Europe and Asia Trade Relations Timeline

  • Period: Jan 1, 1400 to Dec 31, 1499

    Muslim and Italian merchants control trade between Europe and Asia

    Muslim and Italian merchants control trade between Europe and Asia to enfore trade. Trading was very important because it gave you the opertunity to get something you might not have for something you might have a huge surplus on.
  • Period: Jan 1, 1400 to Dec 31, 1499

    Prince Henry the Navigator

    Infante Henrique of Portugal, Duke of Viseu, or better known as Henry the Navigator was an important figure in 15th-century Portuguese politics and in the early days of the Portuguese Empire.
  • Period: Jan 1, 1400 to Dec 31, 1499

    Ming Dynasty and exploration

    After Zheng He died, China stopped funding overseas exploration and trade. They also felt no European country had anything to offer they also allowed Portuguese, Dutch, English and other European countries to trade in their land under heavy regulation. By the early 1600’s the Ming Dynasty was decaying
  • Jan 1, 1492

    Christopher Columbus

    Under the Catholic Monarchs of Spain, he completed four voyages across the Atlantic Ocean supposidly discovering America. Christopher Columbus was mainly known as an Italian explorer and navigator but also was a colonizer and citizen of the Republic of Genoa.
  • Jan 1, 1493

    Line of Demarcation

    This line was drawn in 1493 and was an imaginary longitude, moved slightly from the line drawn by Pope Alexander VI to divide new lands claimed by Portugal from those of Spain.
  • Jan 1, 1497

    Vasco da Gama

    Vasco da Gama was the first European to reach India by sea, linking Europe and Asia for the first time by ocean route, as well as the Atlantic. Vasco da Gama was also the 1st Count of Vidigueira, was a Portuguese explorer.
  • Jan 1, 1500

    Pedro Alvarez Cabral

    Pedro Álvares Cabral was a Portuguese nobleman, military commander, navigator and explorer he was mainly known as the discoverer of Brazil.
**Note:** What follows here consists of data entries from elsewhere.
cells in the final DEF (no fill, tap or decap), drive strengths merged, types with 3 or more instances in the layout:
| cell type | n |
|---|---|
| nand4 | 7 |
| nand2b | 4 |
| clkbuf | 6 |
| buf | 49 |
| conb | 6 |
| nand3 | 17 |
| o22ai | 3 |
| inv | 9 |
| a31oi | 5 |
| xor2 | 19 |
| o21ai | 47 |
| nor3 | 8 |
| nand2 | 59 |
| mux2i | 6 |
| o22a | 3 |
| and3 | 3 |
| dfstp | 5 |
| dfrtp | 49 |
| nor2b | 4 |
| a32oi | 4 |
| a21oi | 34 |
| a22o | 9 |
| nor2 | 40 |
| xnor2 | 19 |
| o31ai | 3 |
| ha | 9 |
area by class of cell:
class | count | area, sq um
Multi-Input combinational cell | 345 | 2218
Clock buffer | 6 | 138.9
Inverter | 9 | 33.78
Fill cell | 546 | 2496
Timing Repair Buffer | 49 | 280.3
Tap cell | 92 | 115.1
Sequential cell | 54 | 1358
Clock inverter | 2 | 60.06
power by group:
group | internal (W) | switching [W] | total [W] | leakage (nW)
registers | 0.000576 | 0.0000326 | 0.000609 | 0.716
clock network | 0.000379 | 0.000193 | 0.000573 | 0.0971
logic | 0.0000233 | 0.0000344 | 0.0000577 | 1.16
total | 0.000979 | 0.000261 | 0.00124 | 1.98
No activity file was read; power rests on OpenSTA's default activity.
--- config.mk ---
export PLATFORM = sky130hd
export DESIGN_NAME = raifes_pc_gen_flat
export DESIGN_NICKNAME = d
export VERILOG_FILES = /design/src/rtl/raifes_pc_gen_if.sv /design/src/rtl/raifes_pc_gen.sv /design/src/flat_wrapper.sv
export SDC_FILE = /design/constraint.sdc
export NUM_CORES = 1
export LEC_CHECK = 0
export CORE_ASPECT_RATIO = 0.8
export CORE_MARGIN = 5
export CORE_UTILIZATION = 25
export CTS_CLUSTER_SIZE = 30
export DETAILED_ROUTE_END_ITERATION = 8
export DONT_BUFFER_PORTS = 1
export PLACE_DENSITY = 0.43
export SETUP_SLACK_MARGIN = 0.4
export SYNTH_ARGS = -nofsm -noshare
export SYNTH_HDL_FRONTEND = slang
export SYNTH_SLANG_ARGS = --single-unit
export TNS_END_PERCENT = 50
--- constraint.sdc ---
create_clock -name clk -period 4.2 [get_ports clk]
set_input_delay 0.63 -clock clk [delete_from_list [all_inputs] [get_ports clk]]
set_output_delay 0.63 -clock clk [all_outputs]
set_load 0.01 [all_outputs]
File: config.mk
export PLATFORM = sky130hd
export DESIGN_NAME = byte_serializer
export DESIGN_NICKNAME = d
export VERILOG_FILES = /design/src/rtl/byte_serializer.sv
export SDC_FILE = /design/constraint.sdc
export NUM_CORES = 1
export LEC_CHECK = 0
export ABC_AREA = 1
export ABC_CLOCK_PERIOD_IN_PS = 3800
export CAP_MARGIN = 40
export CORE_MARGIN = 2
export CORE_UTILIZATION = 35
export DETAILED_ROUTE_END_ITERATION = 8
export PLACE_DENSITY = 0.56
export SYNTH_ARGS = -nofsm -noshare
export SYNTH_HDL_FRONTEND = slang
export SYNTH_SLANG_ARGS = --single-unit
export TNS_END_PERCENT = 5
File: constraint.sdc
create_clock -name clk -period 3.8 [get_ports clk]
set_clock_uncertainty 0.2 [all_clocks]
set_input_delay 0.38 -clock clk [delete_from_list [all_inputs] [get_ports clk]]
set_output_delay 0.38 -clock clk [all_outputs]
set_load 0.02 [all_outputs]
Cabral conducted the first substantial exploration of the northeast coast of South America and claimed it for Portugal.
  • Jan 1, 1519

    Afonso de Albuquerque

    Afonso de Albuquerque, Duke of Goa, was a Portuguese general, a "great conqueror," as he did conquer Goa in India. He fought in Portugal's wars in Spain and Africa. He was sent on a voyage to India in 1503-1504 and went to the East again in 1506 with Tristão da Cunha.
  • Jan 1, 1519

    Ferdinand Magellan

    Ferdinand Magellan (1480-1521) discovered a route what is now known as the Strait of Magellan and became the first European to cross the Pacific Ocean. Magellan was a well known Portuguese explorer set out from Spain in 1519 with a fleet of five ships to discover a western sea route to the Spice Islands. Ferdinand Magellan was Portuguese who organised the Spanish expedition to the East Indies from 1519 to 1522 resulting in the first circumnavigation of the Earth. In search of fame and fortune,
  • Jan 1, 1521

    Spain and the Philippines

    Also known as the Spanish Colonial Time as It begins with the arrival in 1521 of European explorer Ferdinand Magellan sailing for Spain, covers the period when the Philippines was a colony of the Spanish Empire, and ends with the outbreak of the Spanish and American War in 1898, the beginning of the American Colonial Era of Philippine history.
  • Jan 1, 1522

    Magellan’s Expedition

    Magellan's Expedition was the first voyage around the world in human history. It was a Spanish expedition that sailed from Seville in 1519 under the command of Ferdinand Magellan in search of a maritime path from the Americas to East Asia across the Pacific Ocean.
  • Jan 1, 1543

    Portuguese and Japan

    Portuguese went to Japan in 1543 to trade and spread their religion. Before 1638 Japan used to trade with the Portuguese and Europeans before the Europeans conquered the Phillipeans and eventually Japan isolated themselves from the rest of the world to avoid the same fate.
  • The Happy Return

    The "Happy Return" is refering to the return of Dutch ships return to Netherlands after a year’s absence w/ spices and wealth.
  • The Dutch East India Company

    The Dutch East India Company was originally created as a chartered company in 1602, when the Dutch government granted it a 21-year free of fee on Dutch spice trade.
  • Japanese ban western merchants

    In 1638 Japan closed its doors, banned all western merchants, and contact from anywhere other than them selves. This occured because they heard about Europeans invading the Philippines and they were afriad they would be next. Japan later re-opened their doors in 1853 when they realized what the lack of trade did to them and were very behind in everything but eventually caught up.